The Jungle Cruise: Romance, Adventure, and the Legacies of Colonialism

By Ryan Minor

Let’s play a game, shall we?

I’m going to mention a word, and I want you and everyone you’re with to remember the first thing you think of when you hear it. Are you ready? Here’s the word: AFRICA.

What did all of you think of? No cheating now, only the first thing that popped into your head counts. Chances are that you thought of something wild or primitive. A lion or a zebra? People wearing masks and throwing spears? A desert? Conflict, famine, or slavery? Perhaps you imagined a Jungle Cruise skipper escorting you down the Congo and the Nile. I can practically hear the corny jokes they tell as they steer you clear of hippos, piranhas, and a savvy headhunter named Trader Sam.

The Banks of the Upper Congo. H.M. Stanley, The Congo and the Founding of its Free State; A Story of Work And Exploration (New York: Harper & Brothers, 1885).

The Banks of the Upper Congo. H.M. Stanley, The Congo and the Founding of its Free State; A Story of Work And Exploration (New York: Harper & Brothers, 1885).

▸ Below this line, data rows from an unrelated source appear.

File: src/rtl/opseq_pkg.sv
// Shared types and the microcode program tables for the opcode sequencer.
// Holds the program lengths, opcode contents and named program ids.
package opseq_pkg;

    localparam int PKG_OP_W    = 16;
    localparam int PKG_N_PROG  = 16;
    localparam int PKG_MAX_LEN = 8;

    typedef enum logic [1:0] {
        IDLE = 2'd0,
        RUN  = 2'd1,
        FIN  = 2'd2
    } state_e;

    localparam int MUL128 = 1;
    localparam int MUL256 = 2;
    localparam int MUL384 = 3;
    localparam int MUL512 = 4;
    localparam int MUL576 = 5;
    localparam int XOR128 = 6;
    localparam int XOR256 = 7;
    localparam int XOR384 = 8;

    // Slot 0 is reserved, so its length is 0 and it is always rejected.
    localparam logic [3:0] PROG_LEN [PKG_N_PROG] = '{
        4'd0, 4'd1, 4'd2, 4'd3, 4'd4, 4'd5, 4'd1, 4'd2,
        4'd3, 4'd0, 4'd0, 4'd0, 4'd0, 4'd0, 4'd0, 4'd0
    };

    localparam logic [PKG_OP_W-1:0] PROG_OPS [PKG_N_PROG][PKG_MAX_LEN] = '{
        '{default: 16'h0000},
        '{16'h0050, 16'h0000, 16'h0000, 16'h0000, 16'h0000, 16'h0000, 16'h0000, 16'h0000},
        '{16'h0050, 16'h0098, 16'h0000, 16'h0000, 16'h0000, 16'h0000, 16'h0000, 16'h0000},
        '{16'h0050, 16'h0098, 16'h00D2, 16'h0000, 16'h0000, 16'h0000, 16'h0000, 16'h0000},
        '{16'h0050, 16'h0098, 16'h00D2, 16'h011A, 16'h0000, 16'h0000, 16'h0000, 16'h0000},
        '{16'h0050, 16'h0098, 16'h00D2, 16'h011A, 16'h0154, 16'h0000, 16'h0000, 16'h0000},
        '{16'h01E0, 16'h0000, 16'h0000, 16'h0000, 16'h0000, 16'h0000, 16'h0000, 16'h0000},
        '{16'h01E0, 16'h03E2, 16'h0000, 16'h0000, 16'h0000, 16'h0000, 16'h0000, 16'h0000},
        '{16'h01E0, 16'h03E2, 16'h05E4, 16'h0000, 16'h0000, 16'h0000, 16'h0000, 16'h0000},
        '{default: 16'h0000},
        '{default: 16'h0000},
        '{default: 16'h0000},
        '{default: 16'h0000},
        '{default: 16'h0000},
        '{default: 16'h0000},
        '{default: 16'h0000}
    };

endpackage
[src/rtl/dmem_arb_pkg.sv]
// Shared types and constants for the data-memory arbiter.
package dmem_arb_pkg;

  typedef enum logic {
    IDLE  = 1'b0,
    LOCK1 = 1'b1
  } state_t;

  localparam logic PORT0 = 1'b0;
  localparam logic PORT1 = 1'b1;

  localparam int unsigned DEPTH_DEF     = 64;
  localparam int unsigned BURST_MAX_DEF = 8;

  // Full 32-bit compare so high address bits can never alias into range.
  function automatic logic addr_in_range(input logic [31:0] addr, input int unsigned depth);
    return addr < depth;
  endfunction

endpackage

[src/rtl/rr_arbiter2.sv]
// Two-way arbiter: round-robin or fixed priority to port 0, tracking the last winner.
module rr_arbiter2
  import dmem_arb_pkg::*;
#(
  parameter int unsigned FIXED_PRIO = 0
) (
  input  logic clk,
  input  logic rst_n,
  input  logic req0,
  input  logic req1,
  input  logic upd,
  input  logic upd_port,
  input  logic force_last1,
  output logic gnt0,
  output logic gnt1
);

  logic rr_last;

  always_comb begin
    gnt0 = 1'b0;
    gnt1 = 1'b0;
    if (req0 && req1) begin
      if (FIXED_PRIO != 0 || rr_last == PORT1) gnt0 = 1'b1;
      else                                     gnt1 = 1'b1;
    end else begin
      gnt0 = req0;
      gnt1 = req1;
    end
  end

  always_ff @(posedge clk or negedge rst_n) begin
    if (!rst_n)           rr_last <= PORT1;
    else if (force_last1) rr_last <= PORT1;
    else if (upd)         rr_last <= upd_port;
  end

endmodule

[src/rtl/data_mem_arbiter.sv]
// Shares the single-port data memory between the pipeline (port 0) and a
// lockable debug/loader master (port 1); registered read responses.
module data_mem_arbiter
  import dmem_arb_pkg::*;
#(
  parameter int unsigned DEPTH      = DEPTH_DEF,
  parameter int unsigned BURST_MAX  = BURST_MAX_DEF,
  parameter int unsigned FIXED_PRIO = 0
) (
  input  logic        CLK,
  input  logic        rst,
  input  logic        p0_req,
  input  logic        p0_we,
  input  logic [31:0] p0_addr,
  input  logic [31:0] p0_wdata,
  output logic        p0_gnt,
  output logic        p0_stall,
  output logic        p0_rvalid,
  output logic [31:0] p0_rdata,
  input  logic        p1_req,
  input  logic        p1_we,
  input  logic [31:0] p1_addr,
  input  logic [31:0] p1_wdata,
  input  logic        p1_lock,
  output logic        p1_gnt,
  output logic        p1_rvalid,
  output logic [31:0] p1_rdata,
  output logic        mem_we,
  output logic [31:0] mem_addr,
  output logic [31:0] mem_wdata,
  input  logic [31:0] mem_rdata,
  output logic        addr_err
);

  localparam int unsigned CW = $clog2(BURST_MAX + 1);

  state_t          state;
  logic [CW-1:0]   lock_cnt;
  logic            arb_gnt0, arb_gnt1;
  logic            p0_ok, p1_ok;
  logic            cnt_full;

  assign p0_ok    = addr_in_range(p0_addr, DEPTH);
  assign p1_ok    = addr_in_range(p1_addr, DEPTH);
  // lock_cnt is about to reach BURST_MAX: this is the last held cycle.
  assign cnt_full = (state == LOCK1) && (lock_cnt == CW'(BURST_MAX - 1));

  rr_arbiter2 #(.FIXED_PRIO(FIXED_PRIO)) u_arb (
    .clk        (CLK),
    .rst_n      (rst),
    .req0       (p0_req),
    .req1       (p1_req),
    .upd        (p0_gnt | p1_gnt),
    .upd_port   (p1_gnt ? PORT1 : PORT0),
    .force_last1(cnt_full),
    .gnt0       (arb_gnt0),
    .gnt1       (arb_gnt1)
  );

  always_comb begin
    if (state == LOCK1) begin
      p0_gnt = 1'b0;
      p1_gnt = p1_req;
    end else begin
      p0_gnt = arb_gnt0;
      p1_gnt = arb_gnt1;
    end
  end

  assign p0_stall = p0_req & ~p0_gnt;

  always_comb begin
    mem_we    = 1'b0;
    mem_addr  = '0;
    mem_wdata = '0;
    if (p1_gnt) begin
      mem_we    = p1_we & p1_ok;
      mem_addr  = p1_addr;
      mem_wdata = p1_wdata;
    end else if (p0_gnt) begin
      mem_we    = p0_we & p0_ok;
      mem_addr  = p0_addr;
      mem_wdata = p0_wdata;
    end
  end

  always_ff @(posedge CLK or negedge rst) begin
    if (!rst) begin
      state    <= IDLE;
      lock_cnt <= '0;
    end else begin
      case (state)
        IDLE: if (p1_gnt && p1_lock && BURST_MAX > 1) begin
          state    <= LOCK1;
          lock_cnt <= CW'(1);
        end
        LOCK1: if (!p1_lock || !p1_req || cnt_full) begin
          state    <= IDLE;
          lock_cnt <= '0;
        end else begin
          lock_cnt <= lock_cnt + 1'b1;
        end
        default: state <= IDLE;
      endcase
    end
  end

  always_ff @(posedge CLK or negedge rst) begin
    if (!rst) begin
      p0_rvalid <= 1'b0;
      p0_rdata  <= '0;
      p1_rvalid <= 1'b0;
      p1_rdata  <= '0;
      addr_err  <= 1'b0;
    end else begin
      p0_rvalid <= p0_gnt & ~p0_we;
      p1_rvalid <= p1_gnt & ~p1_we;
      if (p0_gnt && !p0_we) p0_rdata <= p0_ok ? mem_rdata : '0;
      if (p1_gnt && !p1_we) p1_rdata <= p1_ok ? mem_rdata : '0;
      addr_err  <= (p0_gnt & ~p0_ok) | (p1_gnt & ~p1_ok);
    end
  end

endmodule

[config.mk]
export PLATFORM = sky130hd
export DESIGN_NAME = data_mem_arbiter
export DESIGN_NICKNAME = d
export VERILOG_FILES = /design/src/rtl/dmem_arb_pkg.sv /design/src/rtl/rr_arbiter2.sv /design/src/rtl/data_mem_arbiter.sv
export SDC_FILE = /design/constraint.sdc
export NUM_CORES = 1
export LEC_CHECK = 0
export ABC_AREA = 1
export CAP_MARGIN = 20
export CORE_AREA = 3 3 117 119
export CTS_CLUSTER_SIZE = 24
export DETAILED_ROUTE_END_ITERATION = 12
export DIE_AREA = 0 0 120 122
export PLACE_DENSITY = 0.78
export SLEW_MARGIN = 20
export SYNTH_ARGS = -nofsm -noshare
export SYNTH_HDL_FRONTEND = slang
export SYNTH_SLANG_ARGS = --single-unit
[constraint.sdc]
create_clock -name CLK -period 3.2 [get_ports CLK]
set_clock_uncertainty 0.1 [all_clocks]
set_input_delay 0.32 -clock CLK [delete_from_list [all_inputs] [get_ports CLK]]
set_output_delay 0.32 -clock CLK [all_outputs]
set_load 0.005 [all_outputs]
==> flow_summary.ini <==
[placement]
globalplace.congestion = 0.911
portBuffers = 301
placed_area_um2 = 7550
place_hpwl_um = 15000

[floorplanning]
die_h_um = 122
start_util = 0.347
die_w_um = 120
fp.dieArea_um2 = 14600
ios = 302
core_area_um2 = 12700
rows = 41

[logic_synthesis]
synth_top_family_by_area = simple AND/OR/NAND/NOR gates
ys_seq_elements = 73
synth_top_cell_area_share = 0.409
ys_top_cells_by_count = nand2_1 (182), nor2_1 (92), inv_1 (88), dfrtp_1 (72), nand3_1 (72)
syn_inst = 630
muxShareOfSynthArea = 0
synth-main-ff-cell = dfrtp_1
synth_area_leaders = dfrtp_1 (41%), nand2_1 (16%), nand3_1 (8.2%), nor2_1 (7.8%), a22o_1 (7.6%)
synth_compound_area_frac = 0.122
ys_seq_area_frac = 0.415
yosysMostFrequentCell = nand2_1
synth.avg_cell_area_um2 = 6.99
ys_warn_count = 0
synth_nets = 798
synth.largest_area_cell = dfrtp_1
synthAdderAreaFrac = 0.00284
async_flop_share = 1.00
synth_enable_flop_cells = 0
synthSimpleGateAreaFrac = 0.331
synth-xor-area-share = 0.00199
ys_types = 24
synthesis.area_um2 = 4400

[clocking]
hold_buffers = 0
clkTransAtPathRegs_ps = 60
htreeDepth = 3
cts_tree = yes
numCtsBuffers = 9
post_cts_resized = 0
postCtsSetupRepairBufs = 0
clk_path_buf_depth = 2
cts_sinks = 73
clock-root-buffer = clkbuf_16
clk-insertion-delay-late_ps = 330

[sta]
fmax_mhz = 365
fin_crit_ps = 2740
slew_violations = 0
grt_setup_unrepaired = false
min_period_over_period = 0.857
tightest_slew_ps = 947
max_slew_margin = 0.368
finalSetupTns_ps = 0
hold_viol_final = 0
setup_violations = 0

[run]
cap_viol_max_count = 0

[global_routing]
overflow = 0
grt.total_usage = 0.259
antenna_found_initial = 1
grt_max_degree = 74
grt_pass1_vias = 5171
grt_pass1_wl_um = 29000

[pwr]
p_leak_nw = 3.90
totalPowerFinal_mw = 3.24
vdd_drop_max_v = 0.000218
pwr_density_cell_nw_per_um2 = 414

[critical_path]
worstRegToRegCells = 10
cp_cell_sequence = inv_1, nand2_1, nand2_4, clkinv_2, buf_4, a22o_1, clkdlybuf4s50_1
cp.depth = 7
critPathLaunchType = register
path_class = reg2out
cp.required_ps = 2780
slowest_delay_ps = 540
cp.arrival_ps = 2320
slowest_stage = dfstp_2
critPathTopFamily = buffers and inverters
worstSetupEndpointType = primary output
critPathMaxFanout = 40
crit_buf_inv = 4

[layout]
finalNetCount = 1084
final_area_um2 = 7830
syn_to_final_growth_pct = 77.8
antenna_cells = 0
drive_gt1_frac = 0.0434

[detailed_routing]
antenna_left = 0
vias = 5277
firstDrtPassIters = 5
drt_wl_total_um = 19600
avgRoutedWirePerCell_um = 18.0
drt_iter0_drc = 451
vias_per_cell = 4.83
drc = 0

[min_path]
hp-class = in2async

[run_status]
status = finished clean
[cells by family (layout without fill, tap and decap cells)]
logic type | count (synthesis) | count (layout)
AO/OA/AOI/OAI | 73 | 73
XOR/XNOR | 1 | 1
adder cells (fa/ha/maj) | 1 | 1
buffers and inverters | 129 | 420
flip-flops | 73 | 73
AND/OR/NAND/NOR | 353 | 353
[sequential cells by signal, indices dropped and copies added, names as in the netlist]
name and flops:
addr_err 1, lock_cnt 4, p0_rdata 32, p0_rvalid 1, p1_rdata 32, p1_rvalid 1, state 1, u_arb.rr_last 1
[metrics by stage]
step                      utilization  hold WS [ps]  cells  worst slack (ps)
after global routing            0.618           121   1093               338
after detailed placement        0.596           364   1077               521
after CTS                       0.618          74.9   1093               454
after global placement          0.596           361   1077               561
final                           0.618          41.2   1093               458
after floorplan                     -         -75.6    630              1500
[layout make-up]
type	count	area (um2)
repair buffers	314	3130
multi-input cells	428	2040
clock buffers	11	243
well taps	172	215
fillers	1136	4840
inverters	90	339
clock inverters	5	31.3
flip-flops and latches	73	1830
[power by group]
group          switching, mW  total [mW]  internal (mW)
combinational          0.578        1.31          0.736
clock                  0.386       0.930          0.543
sequential            0.0401        1.00          0.961
[worst reg2reg max path, delay by kind of cell (launching register included)]
kind	cells	cell delay (ps)
buffers and inverters	4	800
flip-flops	1	540
AND/OR/NAND/NOR	6	870
[cell usage in the layout (no fill, tap or decap), types with 2 or more instances in the layout]
cell type	Yosys	final
a22o_1	38	38
nor3_4	0	2
clkinv_2	1	4
clkdlybuf4s50_1	0	300
o22ai_1	21	21
buf_4	2	12
nand3_1	72	71
clkbuf_16	0	9
dfrtp_1	72	72
buf_12	0	2
nor2_2	0	2
nand2_1	182	182
nor2_1	92	90
inv_1	88	88
nand4_1	2	2
o21ai_0	12	12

Here are some other facts about Africa that often go overlooked. Africa is the second largest continent on the globe. It has fifty-four different countries, a total population of 1.2 billion people, thousands of distinct cultures, and some of the world’s largest cities (Lagos in Nigeria has a population of 21 million). It is also home to some of the world’s longest continuous civilizations, including Egypt, Ethiopia, and the Swahili Coast, and one of the oldest universities, Sankore in Timbuktu. This institution has been an important site of Islamic knowledge production since the twelfth century.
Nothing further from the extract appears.